The findings, published in Nature Immunology, help explain why these engineered cells are more effective against some cancer types and could lead to new ways to improve their utility. The investigation was headed by Tuoqi Wu, Ph.D., and Chen Yao, Ph.D., Assistant Professors of Immunology and members of the Harold C. Simmons Comprehensive Cancer Center.
“Our study shows that the different behaviors of CAR-T cells in blood cancers versus solid tumors are programmed at the transcriptional and epigenetic levels. Rewriting these molecular programs could one day help develop next-generation CAR-T cell therapies that are more effective in cancer patients,” Dr. Wu said.
CAR-T cells are the epitome of personalized medicine, Drs. Wu and Yao explained, created by engineering a patient’s own T cells – immune cells that fight infections and malignancies – to bear surface proteins that recognize and bind to proteins specific to that patient’s cancer. Consequently, these altered T cells launch a tailored immune attack against tumor cells while sparing healthy ones.
Since 2017, the Food and Drug Administration has approved six different CAR-T cell therapies. Each of these is targeted toward blood cancers, such as leukemias and lymphomas. That is because CAR-T cells’ performance against solid tumors has been lackluster, largely due to a phenomenon called T-cell exhaustion in which these cells quickly become dysfunctional after being administered to patients, losing their cancer-fighting ability. The molecular mechanisms behind T-cell exhaustion have been unknown.

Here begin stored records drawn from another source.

[src/rtl/hazard_pkg.sv]
// Shared encodings and helpers for the pipeline hazard controller.
package hazard_pkg;

    // Multiply sequencer states
    localparam logic [0:0] IDLE = 1'b0;
    localparam logic [0:0] MUL  = 1'b1;

    // Operand-forwarding selects for the Execute-stage ALU inputs
    localparam logic [1:0] FWD_RF  = 2'b00;
    localparam logic [1:0] FWD_WB  = 2'b01;
    localparam logic [1:0] FWD_MEM = 2'b10;

    // Memory-stage result is younger than Writeback, so it wins on a tie.
    function automatic logic [1:0] fwdSel(
        input logic [3:0] ra,
        input logic [3:0] wa3M,
        input logic [3:0] wa3W,
        input logic       regWriteM,
        input logic       regWriteW
    );
        if (regWriteM && (wa3M == ra))      return FWD_MEM;
        else if (regWriteW && (wa3W == ra)) return FWD_WB;
        else                                return FWD_RF;
    endfunction

endpackage

[src/rtl/hazard_unit_mul_seq.sv]
// Multi-cycle multiply sequencer: holds the op in Execute for MUL_CYCLES
// cycles, freezing in place while data memory is waiting.
module mul_seq
    import hazard_pkg::*;
#(
    parameter int MUL_CYCLES = 4,
    parameter int CNT_W      = 4
) (
    input  logic clk,
    input  logic reset,
    input  logic mulStart,
    input  logic freeze,
    output logic MulStall,
    output logic MulBusy,
    output logic MulDoneE
);

    // The start cycle and the done cycle are both spent in Execute, hence -2.
    localparam int               LOAD_VAL = (MUL_CYCLES > 1) ? MUL_CYCLES - 2 : 0;
    localparam logic [CNT_W-1:0] CNT_LOAD = CNT_W'(LOAD_VAL);

    logic [0:0]       state, nextState;
    logic [CNT_W-1:0] cnt, nextCnt;

    assign MulBusy = (state == MUL);

    // Next-state / stall / done decode; a frozen pipe holds the count.
    always_comb begin
        nextState = state;
        nextCnt   = cnt;
        MulStall  = 1'b0;
        MulDoneE  = 1'b0;
        case (state)
            IDLE: begin
                if (mulStart) begin
                    if (MUL_CYCLES > 1) begin
                        // Start is accepted even under freeze; only decrements wait.
                        MulStall  = 1'b1;
                        nextState = MUL;
                        nextCnt   = CNT_LOAD;
                    end else if (freeze) begin
                        MulStall = 1'b1;
                    end else begin
                        MulDoneE = 1'b1;
                    end
                end
            end
            MUL: begin
                if (freeze) begin
                    MulStall = 1'b1;
                end else if (cnt != '0) begin
                    MulStall = 1'b1;
                    nextCnt  = cnt - 1'b1;
                end else begin
                    MulDoneE  = 1'b1;
                    nextState = IDLE;
                end
            end
            default: nextState = IDLE;
        endcase
        if (reset) begin
            MulStall = 1'b0;
            MulDoneE = 1'b0;
        end
    end

    // State and counter registers; reset abandons any op in flight.
    always_ff @(posedge clk) begin
        if (reset) begin
            state <= IDLE;
            cnt   <= '0;
        end else begin
            state <= nextState;
            cnt   <= nextCnt;
        end
    end

endmodule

To explore this phenomenon, scientists in the Wu and Yao Labs generated CAR-T cells against mouse forms of B-cell acute lymphoblastic leukemia (a blood cancer) and melanoma (a solid tumor), then infused these into mice inoculated with each cancer type. Although CAR-T therapy effectively cleared the leukemia, it did not fully control the melanoma due to T-cell exhaustion.
The researchers then collected CAR-T cells from the mice and studied them with a tool that simultaneously examined their transcriptome (a measure of the mRNA-producing activity of genes) and their epigenome (an assessment of which portions of the genome are accessible for protein binding).
“This new method enables simultaneous measurement of two layers of gene regulation in the same cells, one cell at a time. The information helps us to connect transcription factors – proteins that regulate gene activity to their target genes and identify the gene networks controlling CAR-T cells with different levels of functionality,” Dr. Yao explained.
Together, the findings pointed to two genes that functioned differently in the CAR-T cells fighting leukemia and melanoma. Both genes produce transcription factors.
“One of these genes – FOXP1 – appears to regulate a large network of other genes that work together to maintain CAR-T cells in a ‘stemlike’ state, creating a pool of cells that renews T cells that become exhausted. The other gene, KLF2, steers these stemlike cells to become effector cells, T cells that actively battle cancer,” said Ziang Zhu, a graduate student co-mentored by Drs. Wu and Yao and first author on the paper.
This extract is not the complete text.